Seemingly corrupt Multiboot info structure?

Posted: Wed Jun 25, 2025 11:30 am
by torii
Hi all, its been a while since I last posted anything here.
I am working on parsing a Multiboot1 info header in my kernel, however some of the information is seemingly corrupt.
I believe I am checking against the correct bits in the flags field, however this is the only thing I can think of that explains it.

Certain fields, such as framebuffer information and boot device information appears to be invalid. I have attached a screenshot of the output, and the link to my kernel's source code. Any help solving this would be appreciated! :D

https://github.com/Toriiiiiiiiii/Solkern
mb issues.png
mb issues.png (4.04 KiB) Viewed 2675 times

Re: Seemingly corrupt Multiboot info structure?
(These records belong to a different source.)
===== src/rtl/cfrb_pkg.sv =====
// Shared types, codes and reset values for the command frame ring buffer.
`timescale 1ns / 1ps
`default_nettype none

package cfrb_pkg;

  localparam int unsigned DEPTH_DEFAULT = 1024;
  localparam int unsigned CFG_IDX_W     = 8;
  localparam int unsigned CFG_DATA_W    = 10;
  localparam int unsigned FILL_W        = 10;

  typedef enum logic [1:0] {
    CMD_PUSH = 2'd0,
    CMD_POP  = 2'd1,
    CMD_POLL = 2'd2
  } cmd_e;

  typedef enum logic [1:0] {
    STS_OK    = 2'd0,
    STS_FULL  = 2'd1,
    STS_EMPTY = 2'd2
  } status_e;

  localparam logic [CFG_IDX_W-1:0] REG_START_CODE     = 8'd0;
  localparam logic [CFG_IDX_W-1:0] REG_END_CODE       = 8'd1;
  localparam logic [CFG_IDX_W-1:0] REG_ESCAPE_CODE    = 8'd2;
  localparam logic [CFG_IDX_W-1:0] REG_OVERFLOW_LIMIT = 8'd3;

  localparam logic [7:0]        START_CODE_RST     = 8'd2;
  localparam logic [7:0]        END_CODE_RST       = 8'd3;
  localparam logic [7:0]        ESCAPE_CODE_RST    = 8'd27;
  localparam logic [FILL_W-1:0] OVERFLOW_LIMIT_RST = 10'd768;

  typedef struct packed {
    cmd_e       cmd;
    logic [7:0] data_in;
  } in_item_t;

  typedef struct packed {
    status_e           status;
    logic [7:0]        data_out;
    logic              command_ready;
    logic [FILL_W-1:0] fill_level;
  } out_item_t;

  typedef struct packed {
    logic [7:0]        start_code;
    logic [7:0]        end_code;
    logic [7:0]        escape_code;
    logic [FILL_W-1:0] overflow_limit;
  } cfg_t;

endpackage

`default_nettype wire


===== src/rtl/cfrb_ctrl.sv =====
// Sequencer for push, pop and frame poll, with the pointers and the output register.
`timescale 1ns / 1ps
`default_nettype none

module cfrb_ctrl #(
  parameter int unsigned DEPTH = cfrb_pkg::DEPTH_DEFAULT,
  parameter int unsigned AW    = $clog2(DEPTH)
) (
  input  wire logic                clk_i,
  input  wire logic                rst_ni,
  input  wire cfrb_pkg::cfg_t      cfg_i,
  input  wire logic                in_valid_i,
  output logic                     in_ready_o,
  input  wire cfrb_pkg::in_item_t  in_data_i,
  output logic                     out_valid_o,
  input  wire logic                out_ready_i,
  output cfrb_pkg::out_item_t      out_data_o,
  output logic                     mem_we_o,
  output logic [AW-1:0]            mem_waddr_o,
  output logic [7:0]               mem_wdata_o,
  output logic                     mem_re_o,
  output logic [AW-1:0]            mem_raddr_o,
  input  wire logic [7:0]          mem_rdata_i
);

  typedef enum logic [5:0] {
    ST_IDLE    = 6'b000001,
    ST_POP     = 6'b000010,
    ST_SCAN    = 6'b000100,
    ST_CHK_ESC = 6'b001000,
    ST_CHK_END = 6'b010000,
    ST_RESP    = 6'b100000
  } state_e;

  localparam logic [AW:0]   DEPTH_X = (AW + 1)'(DEPTH);
  localparam logic [AW-1:0] LAST    = AW'(DEPTH - 1);

  state_e              state_q, state_d;
  logic [AW-1:0]       wptr_q, wptr_d, rptr_q, rptr_d;
  logic                wrap_q, wrap_d;
  logic                rd_ok_q, rd_ok_d;
  logic                out_valid_q, out_valid_d;
  cfrb_pkg::out_item_t out_q, out_d;
  cfrb_pkg::status_e   res_status_q, res_status_d;
  logic [7:0]          res_data_q, res_data_d;
  logic                res_ready_q, res_ready_d;

  logic [AW-1:0] wptr_inc, rptr_inc, wptr_m1, wptr_m2, fill;
  logic [AW:0]   wptr_m1_x, wptr_m2_x, fill_x;
  logic [31:0]   fill_32;
  logic          full, empty;
  logic [7:0]    rd_byte;

  assign wptr_inc  = (wptr_q == LAST) ? '0 : wptr_q + 1'b1;
  assign rptr_inc  = (rptr_q == LAST) ? '0 : rptr_q + 1'b1;
  assign wptr_m1_x = (wptr_q >= AW'(1)) ? {1'b0, wptr_q} - (AW + 1)'(1)
                                        : {1'b0, wptr_q} + DEPTH_X - (AW + 1)'(1);
  assign wptr_m2_x = (wptr_q >= AW'(2)) ? {1'b0, wptr_q} - (AW + 1)'(2)
                                        : {1'b0, wptr_q} + DEPTH_X - (AW + 1)'(2);
  assign wptr_m1   = wptr_m1_x[AW-1:0];
  assign wptr_m2   = wptr_m2_x[AW-1:0];
  assign fill_x    = (wptr_q >= rptr_q) ? {1'b0, wptr_q} - {1'b0, rptr_q}
                                        : {1'b0, wptr_q} + DEPTH_X - {1'b0, rptr_q};
  assign fill      = fill_x[AW-1:0];
  assign fill_32   = 32'(fill);
  assign full      = (wptr_inc == rptr_q);
  assign empty     = (wptr_q == rptr_q);

  // Entries that were never written since reset read as zero.
  assign rd_byte = rd_ok_q ? mem_rdata_i : 8'd0;

  assign in_ready_o  = (state_q == ST_IDLE);
  assign out_valid_o = out_valid_q;
  assign out_data_o  = out_q;

  always_comb begin
    state_d      = state_q;
    wptr_d       = wptr_q;
    rptr_d       = rptr_q;
    wrap_d       = wrap_q;
    res_status_d = res_status_q;
    res_data_d   = res_data_q;
    res_ready_d  = res_ready_q;
    out_d        = out_q;
    out_valid_d  = out_valid_q;
    mem_we_o     = 1'b0;
    mem_waddr_o  = wptr_q;
    mem_wdata_o  = in_data_i.data_in;
    mem_re_o     = 1'b0;
    mem_raddr_o  = rptr_q;

    if (out_valid_q && out_ready_i) begin
      out_valid_d = 1'b0;
    end

    unique case (state_q)
      ST_IDLE: begin
        if (in_valid_i) begin
          res_status_d = cfrb_pkg::STS_OK;
          res_data_d   = 8'd0;
          res_ready_d  = 1'b0;
          state_d      = ST_RESP;
          unique case (in_data_i.cmd)
            cfrb_pkg::CMD_PUSH: begin
              if (full) begin
                res_status_d = cfrb_pkg::STS_FULL;
              end else begin
                mem_we_o = 1'b1;
                wptr_d   = wptr_inc;
                if (wptr_q == LAST) begin
                  wrap_d = 1'b1;
                end
              end
            end
            cfrb_pkg::CMD_POP: begin
              if (empty) begin
                res_status_d = cfrb_pkg::STS_EMPTY;
              end else begin
                mem_re_o = 1'b1;
                state_d  = ST_POP;
              end
            end
            cfrb_pkg::CMD_POLL: begin
              if (!empty) begin
                mem_re_o = 1'b1;
                state_d  = ST_SCAN;
              end
            end
            default: begin
              state_d = ST_RESP;
            end
          endcase
        end
      end
      ST_POP: begin
        res_data_d = rd_byte;
        rptr_d     = rptr_inc;
        state_d    = ST_RESP;
      end
      ST_SCAN: begin
        if (rd_byte == cfg_i.start_code) begin
          mem_re_o    = 1'b1;
          mem_raddr_o = wptr_m2;
          state_d     = ST_CHK_ESC;
        end else begin
          rptr_d = rptr_inc;
          if (rptr_inc == wptr_q) begin
            state_d = ST_RESP;
          end else begin
            mem_re_o    = 1'b1;
            mem_raddr_o = rptr_inc;
          end
        end
      end
      ST_CHK_ESC: begin
        if (rd_byte == cfg_i.escape_code) begin
          state_d = ST_RESP;
        end else begin
          mem_re_o    = 1'b1;
          mem_raddr_o = wptr_m1;
          state_d     = ST_CHK_END;
        end
      end
      ST_CHK_END: begin
        if (rd_byte == cfg_i.end_code) begin
          res_ready_d = 1'b1;
        end else if (fill_32 > 32'(cfg_i.overflow_limit)) begin
          rptr_d = wptr_q;
        end
        state_d = ST_RESP;
      end
      ST_RESP: begin
        if (!out_valid_q || out_ready_i) begin
          out_d.status        = res_status_q;
          out_d.data_out      = res_data_q;
          out_d.command_ready = res_ready_q;
          out_d.fill_level    = fill_32[cfrb_pkg::FILL_W-1:0];
          out_valid_d         = 1'b1;
          state_d             = ST_IDLE;
        end
      end
      default: begin
        state_d = ST_IDLE;
      end
    endcase
  end

  assign rd_ok_d = wrap_q || (mem_raddr_o < wptr_q);

  always_ff @(posedge clk_i or negedge rst_ni) begin
    if (!rst_ni) begin
      state_q     <= ST_IDLE;
      wptr_q      <= '0;
      rptr_q      <= '0;
      wrap_q      <= 1'b0;
      out_valid_q <= 1'b0;
    end else begin
      state_q     <= state_d;
      wptr_q      <= wptr_d;
      rptr_q      <= rptr_d;
      wrap_q      <= wrap_d;
      out_valid_q <= out_valid_d;
    end
  end

  always_ff @(posedge clk_i) begin
    res_status_q <= res_status_d;
    res_data_q   <= res_data_d;
    res_ready_q  <= res_ready_d;
    out_q        <= out_d;
    if (mem_re_o) begin
      rd_ok_q <= rd_ok_d;
    end
  end

endmodule

`default_nettype wire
Posted: Wed Jun 25, 2025 1:05 pm
by iansjack

Code: Select all

uint32_t vbe_mode; 
uint32_t vbe_interface_seg;
uint32_t vbe_interface_off;
uint32_t vbe_interface_len;
These should be uint16_t.

Re: Seemingly corrupt Multiboot info structure?
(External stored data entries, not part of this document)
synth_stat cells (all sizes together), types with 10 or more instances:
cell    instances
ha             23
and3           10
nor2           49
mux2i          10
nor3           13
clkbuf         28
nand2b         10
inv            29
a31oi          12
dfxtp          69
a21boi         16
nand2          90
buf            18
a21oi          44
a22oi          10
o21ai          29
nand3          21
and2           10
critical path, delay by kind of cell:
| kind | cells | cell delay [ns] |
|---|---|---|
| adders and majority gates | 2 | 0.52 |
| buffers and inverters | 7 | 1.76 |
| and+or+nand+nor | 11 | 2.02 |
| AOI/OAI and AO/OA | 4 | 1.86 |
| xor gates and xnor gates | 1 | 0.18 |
Posted: Wed Jun 25, 2025 1:11 pm
by torii
I can confirm that after changing this, I am still receiving a similar output - the framebuffer appears more reasonable but the boot drive fields do not appear correct.

Re: Seemingly corrupt Multiboot info structure?

Posted: Wed Jun 25, 2025 1:37 pm
by torii
ugh never mind, turns out i was greatly misinterpreting drive numbers. I was loading the image as a cdrom with grub, which explains the drive number assignment of 0xe0. Im still not entirely sure why the partition number is 0xff though, I would've thought it would be 0x00?

Re: Seemingly corrupt Multiboot info structure?

Posted: Wed Jun 25, 2025 2:03 pm
by iansjack
I don't know the authoritative answer to that, but I'm guessing that - as cd roms don't have partitions - it's setting the partition numbers all to -1.

Re: Seemingly corrupt Multiboot info structure?

Posted: Wed Jun 25, 2025 3:23 pm
by Octocontrabass
torii wrote: Wed Jun 25, 2025 1:37 pmIm still not entirely sure why the partition number is 0xff though, I would've thought it would be 0x00?
The spec says unused partition bytes will be set to 0xFF. Optical discs usually aren't partitioned.